*** DATA ***

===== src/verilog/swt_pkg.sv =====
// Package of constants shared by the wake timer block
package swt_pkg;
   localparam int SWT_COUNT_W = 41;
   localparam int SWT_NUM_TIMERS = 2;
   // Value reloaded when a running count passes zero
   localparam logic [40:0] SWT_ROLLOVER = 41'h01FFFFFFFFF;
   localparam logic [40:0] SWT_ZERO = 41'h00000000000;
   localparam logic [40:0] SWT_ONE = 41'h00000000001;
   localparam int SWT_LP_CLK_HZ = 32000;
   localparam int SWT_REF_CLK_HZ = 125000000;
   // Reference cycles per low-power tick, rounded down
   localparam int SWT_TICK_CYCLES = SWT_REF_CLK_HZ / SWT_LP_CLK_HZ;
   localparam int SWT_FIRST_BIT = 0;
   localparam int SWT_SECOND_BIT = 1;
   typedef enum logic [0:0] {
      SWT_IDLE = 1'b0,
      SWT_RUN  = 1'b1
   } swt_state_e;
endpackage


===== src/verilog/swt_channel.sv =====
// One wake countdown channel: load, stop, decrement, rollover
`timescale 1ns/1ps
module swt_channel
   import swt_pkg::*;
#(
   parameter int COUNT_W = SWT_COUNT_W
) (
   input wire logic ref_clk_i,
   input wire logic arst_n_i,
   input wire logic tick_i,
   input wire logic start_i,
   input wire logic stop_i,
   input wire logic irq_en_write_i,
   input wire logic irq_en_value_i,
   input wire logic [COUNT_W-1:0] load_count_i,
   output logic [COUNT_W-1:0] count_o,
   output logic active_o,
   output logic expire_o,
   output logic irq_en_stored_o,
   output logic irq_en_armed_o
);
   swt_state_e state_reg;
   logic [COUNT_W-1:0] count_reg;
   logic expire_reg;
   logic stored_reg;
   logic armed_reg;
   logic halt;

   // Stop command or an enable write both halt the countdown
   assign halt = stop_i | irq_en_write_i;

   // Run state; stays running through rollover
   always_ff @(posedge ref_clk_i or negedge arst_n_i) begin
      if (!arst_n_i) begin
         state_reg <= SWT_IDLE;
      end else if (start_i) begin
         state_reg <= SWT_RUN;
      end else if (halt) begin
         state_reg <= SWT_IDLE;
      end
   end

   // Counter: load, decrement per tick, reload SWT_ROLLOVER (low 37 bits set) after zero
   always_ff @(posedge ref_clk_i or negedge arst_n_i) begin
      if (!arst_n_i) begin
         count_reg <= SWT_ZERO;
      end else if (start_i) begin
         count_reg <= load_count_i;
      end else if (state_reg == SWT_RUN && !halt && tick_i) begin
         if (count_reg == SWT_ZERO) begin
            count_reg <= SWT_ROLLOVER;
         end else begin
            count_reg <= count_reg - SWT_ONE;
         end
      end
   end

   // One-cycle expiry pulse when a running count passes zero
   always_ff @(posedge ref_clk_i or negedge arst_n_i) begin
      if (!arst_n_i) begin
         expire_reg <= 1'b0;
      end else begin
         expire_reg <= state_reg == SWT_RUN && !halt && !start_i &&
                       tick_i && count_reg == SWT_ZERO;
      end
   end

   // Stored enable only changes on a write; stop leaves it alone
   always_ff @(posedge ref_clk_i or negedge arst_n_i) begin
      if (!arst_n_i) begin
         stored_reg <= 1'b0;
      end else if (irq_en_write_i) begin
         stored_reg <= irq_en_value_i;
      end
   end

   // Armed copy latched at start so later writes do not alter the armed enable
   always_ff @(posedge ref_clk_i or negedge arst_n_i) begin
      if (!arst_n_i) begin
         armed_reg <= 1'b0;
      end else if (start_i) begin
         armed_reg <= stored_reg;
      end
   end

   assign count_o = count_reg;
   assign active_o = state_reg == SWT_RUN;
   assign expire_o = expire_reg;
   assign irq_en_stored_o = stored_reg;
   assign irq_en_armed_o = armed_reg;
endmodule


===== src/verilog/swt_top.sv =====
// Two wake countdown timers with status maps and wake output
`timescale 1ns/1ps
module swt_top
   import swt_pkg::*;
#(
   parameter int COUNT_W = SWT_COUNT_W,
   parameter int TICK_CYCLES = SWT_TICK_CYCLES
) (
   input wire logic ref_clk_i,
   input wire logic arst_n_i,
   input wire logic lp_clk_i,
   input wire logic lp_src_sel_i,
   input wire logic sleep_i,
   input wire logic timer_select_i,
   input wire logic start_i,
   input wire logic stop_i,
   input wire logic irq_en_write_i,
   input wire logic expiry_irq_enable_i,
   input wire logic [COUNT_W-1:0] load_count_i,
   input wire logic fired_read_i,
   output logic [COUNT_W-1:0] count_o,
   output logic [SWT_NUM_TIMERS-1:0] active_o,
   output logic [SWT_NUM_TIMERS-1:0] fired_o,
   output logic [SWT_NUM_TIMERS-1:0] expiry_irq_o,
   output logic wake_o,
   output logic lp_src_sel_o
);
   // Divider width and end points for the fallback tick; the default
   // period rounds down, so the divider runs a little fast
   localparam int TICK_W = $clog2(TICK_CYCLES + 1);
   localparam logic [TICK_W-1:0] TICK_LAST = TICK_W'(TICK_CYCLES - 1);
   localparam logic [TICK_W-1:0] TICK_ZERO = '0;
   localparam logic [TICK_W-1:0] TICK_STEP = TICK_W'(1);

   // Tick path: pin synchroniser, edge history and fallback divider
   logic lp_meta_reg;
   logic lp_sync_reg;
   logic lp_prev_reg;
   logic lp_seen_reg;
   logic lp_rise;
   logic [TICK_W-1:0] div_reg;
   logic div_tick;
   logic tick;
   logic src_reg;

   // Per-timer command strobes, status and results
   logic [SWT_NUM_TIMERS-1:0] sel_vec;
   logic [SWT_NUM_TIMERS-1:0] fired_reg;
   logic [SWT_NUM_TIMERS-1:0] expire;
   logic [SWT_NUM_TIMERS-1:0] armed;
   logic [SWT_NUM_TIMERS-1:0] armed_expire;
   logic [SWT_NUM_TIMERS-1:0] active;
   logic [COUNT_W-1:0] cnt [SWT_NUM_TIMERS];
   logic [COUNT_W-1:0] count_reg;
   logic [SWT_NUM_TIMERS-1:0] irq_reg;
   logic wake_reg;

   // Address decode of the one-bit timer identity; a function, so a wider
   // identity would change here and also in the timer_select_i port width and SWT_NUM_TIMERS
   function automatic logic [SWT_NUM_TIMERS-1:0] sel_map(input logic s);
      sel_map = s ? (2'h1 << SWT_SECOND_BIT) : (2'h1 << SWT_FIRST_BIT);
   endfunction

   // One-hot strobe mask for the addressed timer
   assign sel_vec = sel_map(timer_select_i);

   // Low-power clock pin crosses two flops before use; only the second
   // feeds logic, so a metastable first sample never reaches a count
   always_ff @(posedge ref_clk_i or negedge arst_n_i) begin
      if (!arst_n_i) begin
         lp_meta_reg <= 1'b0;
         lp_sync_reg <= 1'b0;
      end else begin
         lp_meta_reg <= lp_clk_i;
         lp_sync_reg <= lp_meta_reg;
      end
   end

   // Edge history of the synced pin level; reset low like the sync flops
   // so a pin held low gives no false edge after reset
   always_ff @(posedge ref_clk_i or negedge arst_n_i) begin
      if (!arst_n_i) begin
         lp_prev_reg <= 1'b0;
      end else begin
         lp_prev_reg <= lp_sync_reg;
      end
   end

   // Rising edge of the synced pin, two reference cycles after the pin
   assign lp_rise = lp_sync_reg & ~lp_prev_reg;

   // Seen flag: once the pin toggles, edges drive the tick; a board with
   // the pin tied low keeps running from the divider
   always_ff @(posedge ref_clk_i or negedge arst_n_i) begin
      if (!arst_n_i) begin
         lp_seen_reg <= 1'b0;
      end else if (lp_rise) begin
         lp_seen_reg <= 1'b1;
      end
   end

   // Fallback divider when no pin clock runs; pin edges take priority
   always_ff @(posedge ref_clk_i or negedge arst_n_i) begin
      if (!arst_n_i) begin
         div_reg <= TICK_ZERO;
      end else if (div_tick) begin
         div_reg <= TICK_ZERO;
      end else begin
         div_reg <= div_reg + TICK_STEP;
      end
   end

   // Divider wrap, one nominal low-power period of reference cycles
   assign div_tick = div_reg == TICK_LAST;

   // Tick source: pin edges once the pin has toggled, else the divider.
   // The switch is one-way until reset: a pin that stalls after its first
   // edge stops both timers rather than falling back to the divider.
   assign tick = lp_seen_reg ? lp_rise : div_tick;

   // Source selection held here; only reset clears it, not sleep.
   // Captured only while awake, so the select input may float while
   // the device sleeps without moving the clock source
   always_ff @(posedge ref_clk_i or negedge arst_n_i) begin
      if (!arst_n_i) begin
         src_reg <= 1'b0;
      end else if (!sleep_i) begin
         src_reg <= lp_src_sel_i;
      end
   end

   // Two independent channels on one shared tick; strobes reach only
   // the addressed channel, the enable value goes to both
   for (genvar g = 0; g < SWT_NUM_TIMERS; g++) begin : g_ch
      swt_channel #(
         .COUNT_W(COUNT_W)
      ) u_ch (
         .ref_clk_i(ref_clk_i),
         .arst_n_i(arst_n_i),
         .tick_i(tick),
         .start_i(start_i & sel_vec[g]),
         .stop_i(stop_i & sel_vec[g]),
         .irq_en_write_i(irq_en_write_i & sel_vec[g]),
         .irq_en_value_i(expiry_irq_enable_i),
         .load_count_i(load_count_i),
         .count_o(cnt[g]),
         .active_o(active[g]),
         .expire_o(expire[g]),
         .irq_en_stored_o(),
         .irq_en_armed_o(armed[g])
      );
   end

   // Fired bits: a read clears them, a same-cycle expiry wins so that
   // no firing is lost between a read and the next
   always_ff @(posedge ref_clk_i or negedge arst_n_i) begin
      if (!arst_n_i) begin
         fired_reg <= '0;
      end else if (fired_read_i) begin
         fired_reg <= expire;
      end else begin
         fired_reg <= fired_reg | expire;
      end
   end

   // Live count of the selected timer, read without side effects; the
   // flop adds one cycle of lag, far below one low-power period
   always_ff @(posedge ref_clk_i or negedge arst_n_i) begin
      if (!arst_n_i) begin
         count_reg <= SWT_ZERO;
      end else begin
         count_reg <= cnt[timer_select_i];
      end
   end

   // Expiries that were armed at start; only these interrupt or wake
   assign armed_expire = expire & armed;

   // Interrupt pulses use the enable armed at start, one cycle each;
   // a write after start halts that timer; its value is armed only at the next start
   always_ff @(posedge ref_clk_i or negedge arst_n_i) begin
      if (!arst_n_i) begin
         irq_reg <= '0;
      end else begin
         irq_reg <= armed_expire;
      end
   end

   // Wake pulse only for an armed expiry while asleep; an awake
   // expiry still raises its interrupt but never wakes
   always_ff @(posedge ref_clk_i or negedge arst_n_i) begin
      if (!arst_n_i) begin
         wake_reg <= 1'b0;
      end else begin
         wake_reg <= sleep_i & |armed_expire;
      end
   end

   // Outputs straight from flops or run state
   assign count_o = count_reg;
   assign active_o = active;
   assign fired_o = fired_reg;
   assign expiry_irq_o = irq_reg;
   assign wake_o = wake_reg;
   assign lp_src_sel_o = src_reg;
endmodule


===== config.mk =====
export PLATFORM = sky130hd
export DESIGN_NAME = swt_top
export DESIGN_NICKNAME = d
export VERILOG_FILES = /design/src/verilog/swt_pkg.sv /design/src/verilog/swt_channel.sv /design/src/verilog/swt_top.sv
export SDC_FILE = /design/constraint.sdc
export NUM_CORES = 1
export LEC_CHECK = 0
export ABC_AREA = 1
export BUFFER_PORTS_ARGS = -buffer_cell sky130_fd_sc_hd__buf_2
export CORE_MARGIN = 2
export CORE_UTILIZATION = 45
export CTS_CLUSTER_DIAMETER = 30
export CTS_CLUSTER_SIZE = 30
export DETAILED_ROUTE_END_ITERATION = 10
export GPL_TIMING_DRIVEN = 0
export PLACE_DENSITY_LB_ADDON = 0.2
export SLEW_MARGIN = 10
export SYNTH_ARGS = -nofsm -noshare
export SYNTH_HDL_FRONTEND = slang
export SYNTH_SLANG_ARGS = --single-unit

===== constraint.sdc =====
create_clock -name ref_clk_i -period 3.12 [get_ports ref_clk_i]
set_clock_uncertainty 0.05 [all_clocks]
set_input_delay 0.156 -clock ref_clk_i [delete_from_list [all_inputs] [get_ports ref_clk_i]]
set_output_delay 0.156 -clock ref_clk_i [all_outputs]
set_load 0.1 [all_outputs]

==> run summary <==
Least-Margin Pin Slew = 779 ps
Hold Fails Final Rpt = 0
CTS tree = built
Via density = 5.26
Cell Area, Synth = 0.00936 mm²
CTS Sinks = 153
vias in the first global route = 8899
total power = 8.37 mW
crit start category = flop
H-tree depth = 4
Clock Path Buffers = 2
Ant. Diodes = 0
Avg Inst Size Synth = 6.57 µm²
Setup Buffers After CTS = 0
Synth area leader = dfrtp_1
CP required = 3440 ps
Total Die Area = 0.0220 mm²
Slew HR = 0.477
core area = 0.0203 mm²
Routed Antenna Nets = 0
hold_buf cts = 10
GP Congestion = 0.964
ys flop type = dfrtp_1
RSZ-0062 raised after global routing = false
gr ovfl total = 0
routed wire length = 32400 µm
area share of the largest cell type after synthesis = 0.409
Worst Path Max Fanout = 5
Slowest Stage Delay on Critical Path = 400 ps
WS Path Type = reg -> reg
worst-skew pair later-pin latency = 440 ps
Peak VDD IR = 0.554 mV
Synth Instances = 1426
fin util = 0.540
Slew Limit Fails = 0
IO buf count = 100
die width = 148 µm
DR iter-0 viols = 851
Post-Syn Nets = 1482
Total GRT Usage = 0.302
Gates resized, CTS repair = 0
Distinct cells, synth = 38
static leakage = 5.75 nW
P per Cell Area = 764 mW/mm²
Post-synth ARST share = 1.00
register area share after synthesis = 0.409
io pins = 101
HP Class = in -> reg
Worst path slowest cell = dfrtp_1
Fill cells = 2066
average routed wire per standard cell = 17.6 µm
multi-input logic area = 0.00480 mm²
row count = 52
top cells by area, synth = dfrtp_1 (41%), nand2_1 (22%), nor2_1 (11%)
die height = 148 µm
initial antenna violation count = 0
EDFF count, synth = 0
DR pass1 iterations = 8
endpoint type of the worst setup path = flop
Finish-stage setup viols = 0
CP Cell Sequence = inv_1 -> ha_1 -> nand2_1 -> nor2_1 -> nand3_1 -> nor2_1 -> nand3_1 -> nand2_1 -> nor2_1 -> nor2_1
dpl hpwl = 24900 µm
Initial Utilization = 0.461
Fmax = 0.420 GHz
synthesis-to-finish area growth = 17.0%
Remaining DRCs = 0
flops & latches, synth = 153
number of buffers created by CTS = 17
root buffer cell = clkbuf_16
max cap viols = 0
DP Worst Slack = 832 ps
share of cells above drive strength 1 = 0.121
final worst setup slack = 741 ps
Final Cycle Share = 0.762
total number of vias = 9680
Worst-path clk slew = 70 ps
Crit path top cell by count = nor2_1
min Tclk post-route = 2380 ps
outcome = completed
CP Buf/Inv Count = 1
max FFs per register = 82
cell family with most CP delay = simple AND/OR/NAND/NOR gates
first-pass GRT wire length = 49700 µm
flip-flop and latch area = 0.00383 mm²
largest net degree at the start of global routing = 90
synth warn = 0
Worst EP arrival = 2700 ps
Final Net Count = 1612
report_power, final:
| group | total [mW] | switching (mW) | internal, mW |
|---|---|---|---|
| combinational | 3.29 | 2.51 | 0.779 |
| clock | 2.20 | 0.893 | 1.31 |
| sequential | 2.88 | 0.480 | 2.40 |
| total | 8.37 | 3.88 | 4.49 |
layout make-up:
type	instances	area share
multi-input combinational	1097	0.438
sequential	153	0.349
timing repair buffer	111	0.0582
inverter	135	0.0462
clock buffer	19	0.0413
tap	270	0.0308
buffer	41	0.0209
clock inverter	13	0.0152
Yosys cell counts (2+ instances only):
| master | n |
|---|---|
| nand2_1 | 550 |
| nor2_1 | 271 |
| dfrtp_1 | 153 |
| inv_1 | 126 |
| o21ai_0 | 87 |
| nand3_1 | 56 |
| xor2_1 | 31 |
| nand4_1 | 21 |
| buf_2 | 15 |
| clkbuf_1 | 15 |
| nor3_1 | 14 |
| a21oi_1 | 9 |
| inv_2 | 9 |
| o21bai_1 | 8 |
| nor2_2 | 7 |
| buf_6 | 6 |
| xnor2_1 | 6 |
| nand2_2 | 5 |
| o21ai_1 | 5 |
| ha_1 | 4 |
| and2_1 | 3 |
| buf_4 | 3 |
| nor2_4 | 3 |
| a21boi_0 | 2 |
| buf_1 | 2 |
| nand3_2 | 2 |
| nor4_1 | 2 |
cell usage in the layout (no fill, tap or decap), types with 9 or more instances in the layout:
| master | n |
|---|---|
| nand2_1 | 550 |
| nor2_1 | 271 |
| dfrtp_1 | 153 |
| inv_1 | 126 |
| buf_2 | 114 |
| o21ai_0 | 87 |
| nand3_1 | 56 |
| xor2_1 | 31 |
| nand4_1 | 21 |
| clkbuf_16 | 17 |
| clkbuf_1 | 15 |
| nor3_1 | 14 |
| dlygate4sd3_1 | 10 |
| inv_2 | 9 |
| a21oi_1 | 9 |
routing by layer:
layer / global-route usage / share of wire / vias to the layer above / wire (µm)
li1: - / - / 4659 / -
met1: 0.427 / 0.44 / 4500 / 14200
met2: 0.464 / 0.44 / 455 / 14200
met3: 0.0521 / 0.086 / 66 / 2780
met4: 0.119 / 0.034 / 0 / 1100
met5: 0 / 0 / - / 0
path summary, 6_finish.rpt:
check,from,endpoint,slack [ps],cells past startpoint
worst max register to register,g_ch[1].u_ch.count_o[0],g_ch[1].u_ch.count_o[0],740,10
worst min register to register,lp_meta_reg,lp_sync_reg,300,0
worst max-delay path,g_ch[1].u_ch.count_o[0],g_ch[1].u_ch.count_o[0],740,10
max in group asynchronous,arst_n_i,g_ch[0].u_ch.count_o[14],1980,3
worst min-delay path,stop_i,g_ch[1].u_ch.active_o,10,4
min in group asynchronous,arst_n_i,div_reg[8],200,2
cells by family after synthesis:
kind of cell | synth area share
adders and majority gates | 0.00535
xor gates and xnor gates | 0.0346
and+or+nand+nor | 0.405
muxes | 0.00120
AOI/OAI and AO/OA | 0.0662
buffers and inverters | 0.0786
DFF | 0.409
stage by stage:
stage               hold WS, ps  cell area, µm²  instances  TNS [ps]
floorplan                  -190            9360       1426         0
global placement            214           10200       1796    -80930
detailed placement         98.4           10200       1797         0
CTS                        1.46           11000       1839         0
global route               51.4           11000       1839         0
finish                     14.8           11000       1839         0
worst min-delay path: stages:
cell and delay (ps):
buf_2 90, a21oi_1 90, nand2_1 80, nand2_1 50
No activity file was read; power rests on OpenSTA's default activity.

*** End of DATA ***
*** DATA ***

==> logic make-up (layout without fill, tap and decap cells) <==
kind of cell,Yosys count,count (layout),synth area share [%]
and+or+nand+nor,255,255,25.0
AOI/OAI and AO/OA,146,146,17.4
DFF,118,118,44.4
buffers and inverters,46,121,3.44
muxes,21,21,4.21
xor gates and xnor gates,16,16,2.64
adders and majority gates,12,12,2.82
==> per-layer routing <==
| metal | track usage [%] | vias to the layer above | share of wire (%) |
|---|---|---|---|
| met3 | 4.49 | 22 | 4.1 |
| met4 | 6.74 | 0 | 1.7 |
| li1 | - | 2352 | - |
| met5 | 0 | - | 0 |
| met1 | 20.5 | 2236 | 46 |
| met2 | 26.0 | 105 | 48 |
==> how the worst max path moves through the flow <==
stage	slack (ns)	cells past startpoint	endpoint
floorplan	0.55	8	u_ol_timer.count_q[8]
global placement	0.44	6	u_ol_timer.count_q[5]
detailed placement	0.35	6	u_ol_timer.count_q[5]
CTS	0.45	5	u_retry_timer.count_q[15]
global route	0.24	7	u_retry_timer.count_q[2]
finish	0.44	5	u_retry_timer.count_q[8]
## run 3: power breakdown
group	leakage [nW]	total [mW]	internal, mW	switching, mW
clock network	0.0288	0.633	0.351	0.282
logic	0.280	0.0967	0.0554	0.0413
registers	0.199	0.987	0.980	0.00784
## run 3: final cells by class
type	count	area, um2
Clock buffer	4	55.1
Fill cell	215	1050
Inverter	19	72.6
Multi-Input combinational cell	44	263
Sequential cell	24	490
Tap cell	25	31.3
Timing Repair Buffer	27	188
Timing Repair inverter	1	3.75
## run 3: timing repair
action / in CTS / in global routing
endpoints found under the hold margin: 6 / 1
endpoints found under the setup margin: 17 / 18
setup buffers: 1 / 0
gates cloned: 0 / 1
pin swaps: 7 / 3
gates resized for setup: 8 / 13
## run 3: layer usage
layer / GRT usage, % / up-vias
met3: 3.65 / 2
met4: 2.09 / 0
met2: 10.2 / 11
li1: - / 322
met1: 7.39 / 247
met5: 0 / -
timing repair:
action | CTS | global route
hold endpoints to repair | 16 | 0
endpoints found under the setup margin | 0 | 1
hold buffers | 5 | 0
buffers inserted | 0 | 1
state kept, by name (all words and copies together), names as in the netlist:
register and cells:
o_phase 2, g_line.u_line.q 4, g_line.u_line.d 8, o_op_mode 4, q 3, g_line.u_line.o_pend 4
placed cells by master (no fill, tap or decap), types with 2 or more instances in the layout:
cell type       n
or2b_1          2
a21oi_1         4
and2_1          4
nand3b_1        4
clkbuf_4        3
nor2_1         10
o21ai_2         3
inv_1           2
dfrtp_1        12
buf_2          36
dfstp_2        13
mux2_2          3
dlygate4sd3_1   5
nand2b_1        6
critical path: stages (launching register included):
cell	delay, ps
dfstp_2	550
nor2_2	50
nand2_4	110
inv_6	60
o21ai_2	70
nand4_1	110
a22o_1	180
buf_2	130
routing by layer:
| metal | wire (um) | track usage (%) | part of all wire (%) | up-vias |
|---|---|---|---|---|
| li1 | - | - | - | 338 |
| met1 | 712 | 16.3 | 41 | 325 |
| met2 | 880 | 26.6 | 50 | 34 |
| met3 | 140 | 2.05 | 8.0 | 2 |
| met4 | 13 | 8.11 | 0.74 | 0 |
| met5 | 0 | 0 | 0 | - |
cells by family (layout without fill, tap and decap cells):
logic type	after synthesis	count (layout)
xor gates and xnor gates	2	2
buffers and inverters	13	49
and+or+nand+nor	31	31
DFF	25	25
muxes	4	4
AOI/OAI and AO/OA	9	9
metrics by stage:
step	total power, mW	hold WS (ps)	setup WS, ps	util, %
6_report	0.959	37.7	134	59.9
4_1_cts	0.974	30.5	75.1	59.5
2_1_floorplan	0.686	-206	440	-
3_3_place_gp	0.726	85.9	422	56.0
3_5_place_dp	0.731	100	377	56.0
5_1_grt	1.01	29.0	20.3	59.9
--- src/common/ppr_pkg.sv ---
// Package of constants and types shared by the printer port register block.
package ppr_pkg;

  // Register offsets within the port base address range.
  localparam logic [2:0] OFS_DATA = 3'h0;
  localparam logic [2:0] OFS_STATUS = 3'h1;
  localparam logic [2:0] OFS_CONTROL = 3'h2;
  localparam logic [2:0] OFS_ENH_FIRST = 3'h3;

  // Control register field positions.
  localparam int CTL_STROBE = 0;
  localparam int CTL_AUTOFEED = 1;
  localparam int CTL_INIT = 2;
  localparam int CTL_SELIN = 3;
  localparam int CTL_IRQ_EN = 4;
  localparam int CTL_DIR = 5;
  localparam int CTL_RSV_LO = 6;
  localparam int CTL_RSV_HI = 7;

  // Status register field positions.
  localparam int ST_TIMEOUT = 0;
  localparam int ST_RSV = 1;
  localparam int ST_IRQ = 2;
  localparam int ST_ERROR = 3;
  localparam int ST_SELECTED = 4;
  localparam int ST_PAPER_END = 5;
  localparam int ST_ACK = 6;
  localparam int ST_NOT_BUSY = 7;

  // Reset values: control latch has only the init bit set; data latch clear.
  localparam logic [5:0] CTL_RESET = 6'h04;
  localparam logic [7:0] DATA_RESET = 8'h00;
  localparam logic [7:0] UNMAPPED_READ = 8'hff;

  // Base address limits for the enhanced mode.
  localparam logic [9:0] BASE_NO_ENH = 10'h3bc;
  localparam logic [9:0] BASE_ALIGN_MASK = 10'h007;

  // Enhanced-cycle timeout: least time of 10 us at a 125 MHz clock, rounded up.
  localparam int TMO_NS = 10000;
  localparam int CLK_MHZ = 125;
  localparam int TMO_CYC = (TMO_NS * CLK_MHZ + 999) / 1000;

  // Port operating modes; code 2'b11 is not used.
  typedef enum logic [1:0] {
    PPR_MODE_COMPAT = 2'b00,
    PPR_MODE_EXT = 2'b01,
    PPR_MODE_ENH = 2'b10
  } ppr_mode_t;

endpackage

*** End of DATA ***

▶ TASK INSTRUCTIONS:
Copy only the lines in the listing that contain "under".

▶ OUTPUT FOR THIS EXERCISE:
endpoints found under the hold margin: 6 / 1
endpoints found under the setup margin: 17 / 18
endpoints found under the setup margin | 0 | 1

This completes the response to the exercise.